Pending home sales fell 20.8% in March, according to the National Association of Realtors (NAR). Year-over-year contract signings also fell 16.3%.
The NAR attributed these disappointing declines directly to the outbreak of the coronavirus.
Throughout the nation, in every major region, month-over-month contract activity and year-over-year pending home sale transactions declined.
“The housing market is temporarily grappling with the coronavirus-induced shutdown, which pulled down new listings and new contracts,” Lawrence Yun, NAR’s Chief Economist said.

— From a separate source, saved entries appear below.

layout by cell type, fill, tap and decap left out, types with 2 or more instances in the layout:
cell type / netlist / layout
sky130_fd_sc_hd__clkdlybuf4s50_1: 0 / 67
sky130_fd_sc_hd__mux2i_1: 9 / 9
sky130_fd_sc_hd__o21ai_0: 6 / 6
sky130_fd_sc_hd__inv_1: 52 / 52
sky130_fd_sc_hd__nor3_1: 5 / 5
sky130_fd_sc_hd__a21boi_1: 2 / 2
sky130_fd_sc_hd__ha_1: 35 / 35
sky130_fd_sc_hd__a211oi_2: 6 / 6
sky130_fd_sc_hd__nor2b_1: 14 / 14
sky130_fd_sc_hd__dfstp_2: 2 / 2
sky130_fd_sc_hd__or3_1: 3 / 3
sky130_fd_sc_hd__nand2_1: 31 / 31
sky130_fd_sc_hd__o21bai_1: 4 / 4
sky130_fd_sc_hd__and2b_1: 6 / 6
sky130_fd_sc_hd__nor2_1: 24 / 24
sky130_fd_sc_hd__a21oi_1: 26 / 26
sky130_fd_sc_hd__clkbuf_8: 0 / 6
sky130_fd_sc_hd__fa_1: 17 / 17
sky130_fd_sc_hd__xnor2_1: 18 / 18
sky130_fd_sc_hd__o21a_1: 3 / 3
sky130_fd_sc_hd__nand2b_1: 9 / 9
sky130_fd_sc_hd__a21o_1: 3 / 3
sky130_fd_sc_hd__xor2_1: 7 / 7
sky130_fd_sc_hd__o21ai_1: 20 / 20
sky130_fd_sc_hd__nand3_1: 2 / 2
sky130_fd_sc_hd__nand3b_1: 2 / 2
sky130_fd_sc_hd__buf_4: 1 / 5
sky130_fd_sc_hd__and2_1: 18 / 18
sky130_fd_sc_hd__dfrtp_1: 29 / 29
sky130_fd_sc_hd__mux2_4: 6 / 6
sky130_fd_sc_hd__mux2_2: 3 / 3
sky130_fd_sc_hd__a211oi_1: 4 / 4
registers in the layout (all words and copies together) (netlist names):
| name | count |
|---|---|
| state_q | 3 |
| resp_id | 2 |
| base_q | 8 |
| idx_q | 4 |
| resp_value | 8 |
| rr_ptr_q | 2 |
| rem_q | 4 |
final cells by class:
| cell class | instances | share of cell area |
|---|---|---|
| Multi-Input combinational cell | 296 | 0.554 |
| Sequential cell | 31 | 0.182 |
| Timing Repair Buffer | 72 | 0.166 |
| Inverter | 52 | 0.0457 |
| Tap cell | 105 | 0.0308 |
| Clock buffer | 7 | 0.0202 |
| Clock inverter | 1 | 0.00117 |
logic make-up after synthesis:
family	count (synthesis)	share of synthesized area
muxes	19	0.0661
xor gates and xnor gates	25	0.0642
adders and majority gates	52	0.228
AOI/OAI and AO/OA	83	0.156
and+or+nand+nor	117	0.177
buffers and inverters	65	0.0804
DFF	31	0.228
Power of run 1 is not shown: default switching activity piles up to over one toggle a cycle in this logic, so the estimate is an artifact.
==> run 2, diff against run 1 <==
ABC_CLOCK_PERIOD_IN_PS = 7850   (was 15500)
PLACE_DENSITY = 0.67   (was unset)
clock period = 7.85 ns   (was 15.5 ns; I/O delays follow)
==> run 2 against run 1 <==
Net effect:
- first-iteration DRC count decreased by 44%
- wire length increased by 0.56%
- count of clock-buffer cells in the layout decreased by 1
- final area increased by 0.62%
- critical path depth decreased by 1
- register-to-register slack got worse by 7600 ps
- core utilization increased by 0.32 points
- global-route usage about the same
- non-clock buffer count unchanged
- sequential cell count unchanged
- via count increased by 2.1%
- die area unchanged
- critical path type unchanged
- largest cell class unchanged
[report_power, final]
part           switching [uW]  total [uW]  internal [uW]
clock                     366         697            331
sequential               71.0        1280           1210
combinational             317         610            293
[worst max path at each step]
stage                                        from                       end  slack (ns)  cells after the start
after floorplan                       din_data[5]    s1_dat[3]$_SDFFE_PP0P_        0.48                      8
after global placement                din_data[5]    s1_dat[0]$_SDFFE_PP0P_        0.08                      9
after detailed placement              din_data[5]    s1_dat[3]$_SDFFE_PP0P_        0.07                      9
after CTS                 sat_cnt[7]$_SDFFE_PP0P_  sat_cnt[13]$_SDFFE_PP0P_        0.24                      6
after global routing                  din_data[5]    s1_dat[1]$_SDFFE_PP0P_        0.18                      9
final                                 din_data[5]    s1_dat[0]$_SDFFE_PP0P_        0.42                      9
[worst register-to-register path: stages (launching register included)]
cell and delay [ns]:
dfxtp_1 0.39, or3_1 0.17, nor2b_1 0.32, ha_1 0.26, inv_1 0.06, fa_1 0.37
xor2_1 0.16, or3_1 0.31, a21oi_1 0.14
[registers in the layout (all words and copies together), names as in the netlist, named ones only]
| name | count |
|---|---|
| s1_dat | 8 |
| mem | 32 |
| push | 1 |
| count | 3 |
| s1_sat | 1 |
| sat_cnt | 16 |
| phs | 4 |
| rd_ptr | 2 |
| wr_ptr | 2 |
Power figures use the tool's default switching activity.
**src/rtl/mips_pkg.sv**
```systemverilog
// Shared definitions for the MIPS pipeline control blocks: forwarding mux
// encodings, the multiply/divide sequencer states and a register-match helper.
package mips_pkg;

    localparam logic [1:0] FWD_RF  = 2'b00;
    localparam logic [1:0] FWD_WB  = 2'b01;
    localparam logic [1:0] FWD_MEM = 2'b10;

    typedef enum logic [1:0] {
        IDLE = 2'b00,
        BUSY = 2'b01,
        DONE = 2'b10
    } md_state_t;

    // $0 is hardwired to zero, so a write to it never creates a dependency.
    function automatic logic reg_match(input logic [4:0] dst, input logic [4:0] src);
        return (dst != 5'd0) && (dst == src);
    endfunction

endpackage

```
**src/rtl/muldiv_seq.sv**
```systemverilog
// Multiply/divide occupancy sequencer: tracks how long the multi-cycle unit
// stays busy and pulses done for one cycle when HI/LO become valid.
module muldiv_seq
    import mips_pkg::*;
#(
    parameter int MUL_LAT = 4,
    parameter int DIV_LAT = 32,
    parameter int CNT_W   = 6
) (
    input  logic clk,
    input  logic rst_n,
    input  logic start,
    input  logic is_div,
    output logic busy,
    output logic done
);

    md_state_t          state;
    md_state_t          state_next;
    logic [CNT_W-1:0]   cnt;
    logic [CNT_W-1:0]   cnt_next;
    logic [CNT_W-1:0]   cnt_load;

    assign cnt_load = is_div ? CNT_W'(DIV_LAT - 1) : CNT_W'(MUL_LAT - 1);

    always_ff @(posedge clk) begin
        if (!rst_n) begin
            state <= IDLE;
            cnt   <= '0;
        end else begin
            state <= state_next;
            cnt   <= cnt_next;
        end
    end

    // A start arriving while BUSY is ignored; ID is held by the stall logic.
    always_comb begin
        state_next = state;
        cnt_next   = cnt;
        case (state)
            IDLE: begin
                if (start) begin
                    state_next = BUSY;
                    cnt_next   = cnt_load;
                end
            end
            BUSY: begin
                if (cnt == '0) begin
                    state_next = DONE;
                end else begin
                    cnt_next = cnt - CNT_W'(1);
                end
            end
            DONE: begin
                if (start) begin
                    state_next = BUSY;
                    cnt_next   = cnt_load;
                end else begin
                    state_next = IDLE;
                end
            end
            default: begin
                state_next = IDLE;
                cnt_next   = '0;
            end
        endcase
    end

    assign busy = (state == BUSY);
    assign done = (state == DONE);

endmodule

```
**src/rtl/hazard_ctrl.sv**
```systemverilog
// Pipeline hazard controller for the 5-stage MIPS core: stall/flush control,
// ID and EX forwarding selects, mul/div sequencing and a stall-cycle counter.
module hazard_ctrl
    import mips_pkg::*;
#(
    parameter int MUL_LAT = 4,
    parameter int DIV_LAT = 32,
    parameter int CNT_W   = 6
) (
    input  logic        clk,
    input  logic        rst_n,
    input  logic [4:0]  Rs_D,
    input  logic [4:0]  Rt_D,
    input  logic [4:0]  Rs_E,
    input  logic [4:0]  Rt_E,
    input  logic [4:0]  WriteReg_E,
    input  logic [4:0]  WriteReg_M,
    input  logic [4:0]  WriteReg_W,
    input  logic        RegWrite_E,
    input  logic        RegWrite_M,
    input  logic        RegWrite_W,
    input  logic        MemtoReg_E,
    input  logic        MemtoReg_M,
    input  logic        Branch_D,
    input  logic        MulDivStart_E,
    input  logic        MulDivIsDiv_E,
    input  logic        MulDivUse_D,
    output logic        StallF,
    output logic        StallD,
    output logic        FlushE,
    output logic [1:0]  ForwardAE,
    output logic [1:0]  ForwardBE,
    output logic        ForwardAD,
    output logic        ForwardBD,
    output logic        MulDivBusy,
    output logic        MulDivDone,
    output logic [31:0] StallCount
);

    logic        lw_stall;
    logic        br_stall;
    logic        md_stall;
    logic        stall;
    logic        md_busy;
    logic        md_done;
    logic [31:0] stall_count;

    muldiv_seq #(
        .MUL_LAT (MUL_LAT),
        .DIV_LAT (DIV_LAT),
        .CNT_W   (CNT_W)
    ) u_muldiv_seq (
        .clk    (clk),
        .rst_n  (rst_n),
        .start  (MulDivStart_E),
        .is_div (MulDivIsDiv_E),
        .busy   (md_busy),
        .done   (md_done)
    );

    // MEM is the younger producer, so it takes priority over WB.
    function automatic logic [1:0] fwd_sel(input logic [4:0] src);
        if (RegWrite_M && reg_match(WriteReg_M, src)) begin
            return FWD_MEM;
        end else if (RegWrite_W && reg_match(WriteReg_W, src)) begin
            return FWD_WB;
        end
        return FWD_RF;
    endfunction

    always_comb begin
        lw_stall = MemtoReg_E & (reg_match(Rt_E, Rs_D) | reg_match(Rt_E, Rt_D));
        br_stall = Branch_D &
                   ((RegWrite_E & (reg_match(WriteReg_E, Rs_D) | reg_match(WriteReg_E, Rt_D))) |
                    (MemtoReg_M & (reg_match(WriteReg_M, Rs_D) | reg_match(WriteReg_M, Rt_D))));
        md_stall = MulDivUse_D & (md_busy | MulDivStart_E);
        stall    = lw_stall | br_stall | md_stall;
    end

    // While in reset the ID/EX register is held flushed and everything else is quiet.
    always_comb begin
        StallF     = 1'b0;
        StallD     = 1'b0;
        FlushE     = 1'b1;
        ForwardAE  = FWD_RF;
        ForwardBE  = FWD_RF;
        ForwardAD  = 1'b0;
        ForwardBD  = 1'b0;
        MulDivBusy = 1'b0;
        MulDivDone = 1'b0;
        if (rst_n) begin
            StallF     = stall;
            StallD     = stall;
            FlushE     = stall;
            ForwardAE  = fwd_sel(Rs_E);
            ForwardBE  = fwd_sel(Rt_E);
            ForwardAD  = RegWrite_M & reg_match(WriteReg_M, Rs_D);
            ForwardBD  = RegWrite_M & reg_match(WriteReg_M, Rt_D);
            MulDivBusy = md_busy;
            MulDivDone = md_done;
        end
    end

    always_ff @(posedge clk) begin
        if (!rst_n) begin
            stall_count <= '0;
        end else if (stall && (stall_count != 32'hFFFF_FFFF)) begin
            stall_count <= stall_count + 32'd1;
        end
    end

    assign StallCount = stall_count;

endmodule

```
$ cat config.mk
export PLATFORM = sky130hd
export DESIGN_NAME = shift_register_universal
export DESIGN_NICKNAME = d
export VERILOG_FILES = /design/src/rtl/shift_register_universal.sv
export SDC_FILE = /design/constraint.sdc
export NUM_CORES = 1
export LEC_CHECK = 0
export ABC_AREA = 1
export BUFFER_PORTS_ARGS = -buffer_cell sky130_fd_sc_hd__buf_2
export CORE_AREA = 3 3 40 42
export DETAILED_ROUTE_END_ITERATION = 6
export DIE_AREA = 0 0 43 45
export PLACE_DENSITY = 0.76
export SYNTH_ARGS = -nofsm -noshare
export SYNTH_HDL_FRONTEND = slang
export SYNTH_SLANG_ARGS = --single-unit
$ cat constraint.sdc
create_clock -name clock -period 3 [get_ports clock]
set_input_delay 0.6 -clock clock [delete_from_list [all_inputs] [get_ports clock]]
set_output_delay 0.6 -clock clock [all_outputs]
set_load 0.005 [all_outputs]
--- config.mk ---
export PLATFORM = sky130hd
export DESIGN_NAME = data_memory_arbiter
export DESIGN_NICKNAME = d
export VERILOG_FILES = /design/src/rtl/data_memory_arbiter.sv
export SDC_FILE = /design/constraint.sdc
export NUM_CORES = 1
export LEC_CHECK = 0
export CAP_MARGIN = 30
export CORE_ASPECT_RATIO = 0.7
export CORE_MARGIN = 5
export CORE_UTILIZATION = 37
export CTS_CLUSTER_SIZE = 14
export DETAILED_ROUTE_END_ITERATION = 12
export PLACE_DENSITY = 0.82
export SLEW_MARGIN = 25
export SYNTH_ARGS = -nofsm -noshare
export SYNTH_HDL_FRONTEND = slang
export SYNTH_SLANG_ARGS = --single-unit
--- constraint.sdc ---
create_clock -name clk -period 4.1 [get_ports clk]
set_clock_uncertainty 0.05 [all_clocks]
set_input_delay 0.82 -clock clk [delete_from_list [all_inputs] [get_ports clk]]
set_output_delay 0.82 -clock clk [all_outputs]
set_load 0.01 [all_outputs]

However, Yun was quick to add some apparent hope for a light at the end of the tunnel: “As consumers become more accustomed to social distancing protocols, and with the economy slowly and safely reopening, listings and buying activity will resume, especially given the record low mortgage rates.”

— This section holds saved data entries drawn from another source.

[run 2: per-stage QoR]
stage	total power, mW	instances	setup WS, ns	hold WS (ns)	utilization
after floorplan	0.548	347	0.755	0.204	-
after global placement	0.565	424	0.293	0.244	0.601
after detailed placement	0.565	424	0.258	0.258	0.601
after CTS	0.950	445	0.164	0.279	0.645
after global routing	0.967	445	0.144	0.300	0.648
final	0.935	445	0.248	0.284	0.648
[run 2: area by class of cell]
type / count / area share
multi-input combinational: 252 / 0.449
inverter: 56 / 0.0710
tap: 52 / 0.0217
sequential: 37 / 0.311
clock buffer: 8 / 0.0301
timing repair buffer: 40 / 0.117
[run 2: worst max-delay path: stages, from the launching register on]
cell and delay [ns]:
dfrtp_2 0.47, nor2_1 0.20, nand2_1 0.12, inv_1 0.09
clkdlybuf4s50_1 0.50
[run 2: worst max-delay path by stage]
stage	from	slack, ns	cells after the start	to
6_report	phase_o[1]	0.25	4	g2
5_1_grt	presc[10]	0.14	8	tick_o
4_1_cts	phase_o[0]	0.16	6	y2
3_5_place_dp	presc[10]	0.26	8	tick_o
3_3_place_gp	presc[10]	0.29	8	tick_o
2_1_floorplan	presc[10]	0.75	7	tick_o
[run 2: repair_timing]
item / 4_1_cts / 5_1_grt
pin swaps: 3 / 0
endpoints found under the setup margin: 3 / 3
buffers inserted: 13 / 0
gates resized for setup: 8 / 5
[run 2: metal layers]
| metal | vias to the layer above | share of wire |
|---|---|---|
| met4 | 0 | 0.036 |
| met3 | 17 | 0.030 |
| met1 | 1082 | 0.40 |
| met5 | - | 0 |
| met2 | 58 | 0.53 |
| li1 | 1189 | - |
File: config.mk
export PLATFORM = sky130hd
export DESIGN_NAME = uart_baud_gen
export DESIGN_NICKNAME = d
export VERILOG_FILES = /design/src/rtl/uart_baud_gen.sv
export SDC_FILE = /design/constraint.sdc
export NUM_CORES = 1
export LEC_CHECK = 0
export BUFFER_PORTS_ARGS = -buffer_cell sky130_fd_sc_hd__buf_2
export CORE_MARGIN = 2
export CORE_UTILIZATION = 45
export DETAILED_ROUTE_END_ITERATION = 7
export RECOVER_POWER = 100
export SYNTH_ARGS = -nofsm -noshare
export SYNTH_HDL_FRONTEND = slang
export SYNTH_SLANG_ARGS = --single-unit
File: constraint.sdc
create_clock -name clk -period 4.5 [get_ports clk]
set_input_delay 0.45 -clock clk [delete_from_list [all_inputs] [get_ports clk]]
set_output_delay 0.45 -clock clk [all_outputs]
set_load 0.005 [all_outputs]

Yun was careful to then add a warning against looking too far ahead into the future, and with too much optimism, as he shared a harsh reality, including what we can more likely expect in the coming year.
“The usual Spring buying season will be missed, however, so a bounce-back later in the year will be insufficient to make up for the loss of sales in the second quarter. Overall, home sales are projected to have declined 14% for the year,” he said.
Yun then referenced NAR’s April 19-20 Flash Survey in support of his assertion that various modern technological tools are being used by buyers and sellers as a way to connect and continue the purchasing transaction process, while still respecting and abiding by the current regulations present in today’s COVID-19-centric world.
These technology tools referenced include virtual tours and e-signings, which are among the most popularly used. In fact, according to NAR, 58% of its realtors took advantage of virtual tours in order to make their home purchase transactions, while 43% shared that e-closings were utilized.
Yun did provide this positive note of encouragement: “Although the pandemic continues to be a major disruption in regards to the timing of home sales, home prices have been holding up well. In fact, due to the ongoing housing shortage, home prices are likely to squeeze out again in 2020 to a new record high. I project the national median home price to increase 1.3% for the year, though there will be local market variations and the upper-end market will likely experience a reduction in home price.”